■ **ACTIVITY**
In the listing below, find the line that contains "Synth top cells" and the line that contains "124 | 124 |". Quote both and every line between them, exactly, and nothing more.

■ **RECORDS FOR THIS TASK**

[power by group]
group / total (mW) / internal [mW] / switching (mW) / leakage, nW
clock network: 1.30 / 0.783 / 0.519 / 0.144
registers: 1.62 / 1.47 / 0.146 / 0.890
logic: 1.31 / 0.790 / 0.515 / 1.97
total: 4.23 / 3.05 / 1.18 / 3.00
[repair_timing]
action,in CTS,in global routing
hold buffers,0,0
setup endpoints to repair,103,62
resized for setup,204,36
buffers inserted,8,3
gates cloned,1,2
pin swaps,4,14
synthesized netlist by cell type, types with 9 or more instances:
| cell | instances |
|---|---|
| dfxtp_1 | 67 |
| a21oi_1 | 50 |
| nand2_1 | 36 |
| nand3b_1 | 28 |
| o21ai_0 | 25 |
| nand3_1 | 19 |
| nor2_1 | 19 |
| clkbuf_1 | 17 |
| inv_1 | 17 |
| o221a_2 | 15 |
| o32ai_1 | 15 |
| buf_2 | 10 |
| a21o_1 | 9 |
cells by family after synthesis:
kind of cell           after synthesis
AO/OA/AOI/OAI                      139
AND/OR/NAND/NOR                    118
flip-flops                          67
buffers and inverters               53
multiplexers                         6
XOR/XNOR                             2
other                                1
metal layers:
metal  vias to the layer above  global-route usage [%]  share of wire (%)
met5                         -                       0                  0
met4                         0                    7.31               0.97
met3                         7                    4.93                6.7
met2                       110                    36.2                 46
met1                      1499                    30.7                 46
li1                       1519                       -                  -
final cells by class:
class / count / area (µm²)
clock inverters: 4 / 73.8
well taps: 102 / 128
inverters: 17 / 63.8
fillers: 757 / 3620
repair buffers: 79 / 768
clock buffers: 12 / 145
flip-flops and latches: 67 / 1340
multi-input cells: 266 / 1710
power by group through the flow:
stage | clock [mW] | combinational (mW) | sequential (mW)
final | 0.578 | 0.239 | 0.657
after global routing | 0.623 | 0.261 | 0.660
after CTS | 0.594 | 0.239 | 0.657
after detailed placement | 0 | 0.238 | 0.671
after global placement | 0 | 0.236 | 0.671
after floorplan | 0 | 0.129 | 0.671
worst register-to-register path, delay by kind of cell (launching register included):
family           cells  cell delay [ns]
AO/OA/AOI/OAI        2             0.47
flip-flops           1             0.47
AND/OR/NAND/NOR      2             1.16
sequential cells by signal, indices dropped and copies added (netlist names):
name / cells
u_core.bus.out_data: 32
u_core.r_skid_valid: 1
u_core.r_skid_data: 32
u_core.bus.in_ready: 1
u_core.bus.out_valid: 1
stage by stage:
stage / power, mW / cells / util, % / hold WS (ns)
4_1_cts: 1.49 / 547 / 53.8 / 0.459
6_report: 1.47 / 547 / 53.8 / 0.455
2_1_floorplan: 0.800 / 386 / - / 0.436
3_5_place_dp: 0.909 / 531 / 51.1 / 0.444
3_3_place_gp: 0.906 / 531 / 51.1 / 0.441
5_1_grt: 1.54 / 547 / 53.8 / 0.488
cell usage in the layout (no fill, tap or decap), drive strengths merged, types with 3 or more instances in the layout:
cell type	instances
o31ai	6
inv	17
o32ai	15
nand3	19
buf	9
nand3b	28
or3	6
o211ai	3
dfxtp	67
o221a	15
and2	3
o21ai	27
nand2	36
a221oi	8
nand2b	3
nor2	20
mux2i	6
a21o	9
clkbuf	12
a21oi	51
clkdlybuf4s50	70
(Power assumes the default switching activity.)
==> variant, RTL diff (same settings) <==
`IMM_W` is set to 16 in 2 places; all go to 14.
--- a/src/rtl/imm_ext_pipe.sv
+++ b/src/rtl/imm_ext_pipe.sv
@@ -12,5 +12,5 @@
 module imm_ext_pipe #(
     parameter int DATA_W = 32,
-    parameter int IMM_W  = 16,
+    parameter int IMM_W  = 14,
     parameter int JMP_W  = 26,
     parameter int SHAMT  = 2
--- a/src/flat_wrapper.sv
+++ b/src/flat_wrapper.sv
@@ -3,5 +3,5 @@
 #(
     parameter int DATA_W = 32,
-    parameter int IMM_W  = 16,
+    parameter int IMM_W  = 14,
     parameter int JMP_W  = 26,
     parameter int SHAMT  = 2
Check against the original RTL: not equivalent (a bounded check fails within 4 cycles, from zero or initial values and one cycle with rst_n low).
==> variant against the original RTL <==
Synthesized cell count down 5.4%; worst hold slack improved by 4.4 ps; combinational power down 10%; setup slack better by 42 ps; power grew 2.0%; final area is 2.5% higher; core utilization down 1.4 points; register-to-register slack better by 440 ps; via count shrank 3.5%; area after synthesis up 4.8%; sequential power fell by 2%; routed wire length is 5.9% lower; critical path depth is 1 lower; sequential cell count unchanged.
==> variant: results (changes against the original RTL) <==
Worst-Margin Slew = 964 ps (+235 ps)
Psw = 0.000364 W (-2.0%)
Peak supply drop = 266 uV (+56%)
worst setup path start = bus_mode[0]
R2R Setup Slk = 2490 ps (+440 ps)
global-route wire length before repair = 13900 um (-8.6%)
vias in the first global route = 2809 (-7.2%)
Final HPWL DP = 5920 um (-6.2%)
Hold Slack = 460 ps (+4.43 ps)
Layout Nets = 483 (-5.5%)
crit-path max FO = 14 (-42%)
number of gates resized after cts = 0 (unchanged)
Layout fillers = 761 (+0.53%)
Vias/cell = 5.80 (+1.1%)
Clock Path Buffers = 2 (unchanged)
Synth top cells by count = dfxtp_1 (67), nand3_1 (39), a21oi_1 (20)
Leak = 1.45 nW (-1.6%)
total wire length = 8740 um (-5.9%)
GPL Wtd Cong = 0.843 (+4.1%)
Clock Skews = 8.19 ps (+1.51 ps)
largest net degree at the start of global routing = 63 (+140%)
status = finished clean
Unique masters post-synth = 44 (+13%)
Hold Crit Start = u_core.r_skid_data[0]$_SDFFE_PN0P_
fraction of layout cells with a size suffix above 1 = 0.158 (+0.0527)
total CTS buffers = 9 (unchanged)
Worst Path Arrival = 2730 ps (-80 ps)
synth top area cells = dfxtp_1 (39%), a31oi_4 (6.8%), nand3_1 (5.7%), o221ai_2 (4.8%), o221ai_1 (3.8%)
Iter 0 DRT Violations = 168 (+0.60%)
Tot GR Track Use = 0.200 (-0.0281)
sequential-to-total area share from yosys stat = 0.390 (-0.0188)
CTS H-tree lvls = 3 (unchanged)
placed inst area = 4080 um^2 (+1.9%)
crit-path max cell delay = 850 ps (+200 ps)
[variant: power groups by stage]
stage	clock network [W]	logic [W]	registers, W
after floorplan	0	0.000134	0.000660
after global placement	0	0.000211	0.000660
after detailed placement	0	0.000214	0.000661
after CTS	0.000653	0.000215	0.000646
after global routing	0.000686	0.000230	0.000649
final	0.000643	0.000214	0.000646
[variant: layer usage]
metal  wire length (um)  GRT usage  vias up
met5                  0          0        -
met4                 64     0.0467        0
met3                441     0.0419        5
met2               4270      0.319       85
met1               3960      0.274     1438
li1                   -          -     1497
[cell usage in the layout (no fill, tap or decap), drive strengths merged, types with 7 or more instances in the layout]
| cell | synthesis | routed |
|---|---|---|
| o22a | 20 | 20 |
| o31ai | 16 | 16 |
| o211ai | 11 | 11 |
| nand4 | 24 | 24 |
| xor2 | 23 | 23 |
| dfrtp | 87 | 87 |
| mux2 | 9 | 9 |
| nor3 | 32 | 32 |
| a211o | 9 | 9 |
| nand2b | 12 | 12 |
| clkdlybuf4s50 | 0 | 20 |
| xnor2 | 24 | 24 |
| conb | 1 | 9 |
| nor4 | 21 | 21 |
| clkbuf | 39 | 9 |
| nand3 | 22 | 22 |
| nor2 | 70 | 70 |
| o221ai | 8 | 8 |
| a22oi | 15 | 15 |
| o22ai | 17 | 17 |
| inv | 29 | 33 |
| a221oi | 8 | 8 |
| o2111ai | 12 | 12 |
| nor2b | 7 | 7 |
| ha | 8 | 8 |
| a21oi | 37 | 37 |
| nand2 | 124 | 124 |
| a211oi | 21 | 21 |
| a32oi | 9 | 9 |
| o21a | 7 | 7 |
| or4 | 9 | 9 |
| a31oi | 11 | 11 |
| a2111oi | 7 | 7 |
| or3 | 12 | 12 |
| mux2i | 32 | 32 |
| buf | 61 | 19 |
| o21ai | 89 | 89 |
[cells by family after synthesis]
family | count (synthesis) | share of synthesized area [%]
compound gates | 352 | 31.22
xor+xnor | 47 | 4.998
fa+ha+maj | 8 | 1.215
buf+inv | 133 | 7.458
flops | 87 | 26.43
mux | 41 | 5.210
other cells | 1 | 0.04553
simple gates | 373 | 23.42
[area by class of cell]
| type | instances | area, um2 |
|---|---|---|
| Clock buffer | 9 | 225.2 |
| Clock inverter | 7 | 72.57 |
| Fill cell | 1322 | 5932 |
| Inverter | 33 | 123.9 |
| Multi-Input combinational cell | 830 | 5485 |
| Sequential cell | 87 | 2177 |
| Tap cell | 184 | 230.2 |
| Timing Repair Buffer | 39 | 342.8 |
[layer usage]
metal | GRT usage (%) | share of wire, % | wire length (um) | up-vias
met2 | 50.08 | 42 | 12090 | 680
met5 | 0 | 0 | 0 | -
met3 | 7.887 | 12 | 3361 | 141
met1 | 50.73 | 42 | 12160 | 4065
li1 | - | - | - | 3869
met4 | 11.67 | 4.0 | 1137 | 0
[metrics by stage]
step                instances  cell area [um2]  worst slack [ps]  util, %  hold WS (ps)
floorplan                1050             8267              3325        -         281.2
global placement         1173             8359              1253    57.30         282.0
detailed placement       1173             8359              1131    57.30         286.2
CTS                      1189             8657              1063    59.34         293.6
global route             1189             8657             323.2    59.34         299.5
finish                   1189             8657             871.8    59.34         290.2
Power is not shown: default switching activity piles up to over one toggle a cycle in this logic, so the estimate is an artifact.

■ **WRITTEN RESPONSE**
Synth top cells by count = dfxtp_1 (67), nand3_1 (39), a21oi_1 (20)
Leak = 1.45 nW (-1.6%)
total wire length = 8740 um (-5.9%)
GPL Wtd Cong = 0.843 (+4.1%)
Clock Skews = 8.19 ps (+1.51 ps)
largest net degree at the start of global routing = 63 (+140%)
status = finished clean
Unique masters post-synth = 44 (+13%)
Hold Crit Start = u_core.r_skid_data[0]$_SDFFE_PN0P_
fraction of layout cells with a size suffix above 1 = 0.158 (+0.0527)
total CTS buffers = 9 (unchanged)
Worst Path Arrival = 2730 ps (-80 ps)
synth top area cells = dfxtp_1 (39%), a31oi_4 (6.8%), nand3_1 (5.7%), o221ai_2 (4.8%), o221ai_1 (3.8%)
Iter 0 DRT Violations = 168 (+0.60%)
Tot GR Track Use = 0.200 (-0.0281)
sequential-to-total area share from yosys stat = 0.390 (-0.0188)
CTS H-tree lvls = 3 (unchanged)
placed inst area = 4080 um^2 (+1.9%)
crit-path max cell delay = 850 ps (+200 ps)
[variant: power groups by stage]
stage	clock network [W]	logic [W]	registers, W
after floorplan	0	0.000134	0.000660
after global placement	0	0.000211	0.000660
after detailed placement	0	0.000214	0.000661
after CTS	0.000653	0.000215	0.000646
after global routing	0.000686	0.000230	0.000649
final	0.000643	0.000214	0.000646
[variant: layer usage]
metal  wire length (um)  GRT usage  vias up
met5                  0          0        -
met4                 64     0.0467        0
met3                441     0.0419        5
met2               4270      0.319       85
met1               3960      0.274     1438
li1                   -          -     1497
[cell usage in the layout (no fill, tap or decap), drive strengths merged, types with 7 or more instances in the layout]
| cell | synthesis | routed |
|---|---|---|
| o22a | 20 | 20 |
| o31ai | 16 | 16 |
| o211ai | 11 | 11 |
| nand4 | 24 | 24 |
| xor2 | 23 | 23 |
| dfrtp | 87 | 87 |
| mux2 | 9 | 9 |
| nor3 | 32 | 32 |
| a211o | 9 | 9 |
| nand2b | 12 | 12 |
| clkdlybuf4s50 | 0 | 20 |
| xnor2 | 24 | 24 |
| conb | 1 | 9 |
| nor4 | 21 | 21 |
| clkbuf | 39 | 9 |
| nand3 | 22 | 22 |
| nor2 | 70 | 70 |
| o221ai | 8 | 8 |
| a22oi | 15 | 15 |
| o22ai | 17 | 17 |
| inv | 29 | 33 |
| a221oi | 8 | 8 |
| o2111ai | 12 | 12 |
| nor2b | 7 | 7 |
| ha | 8 | 8 |
| a21oi | 37 | 37 |
| nand2 | 124 | 124 |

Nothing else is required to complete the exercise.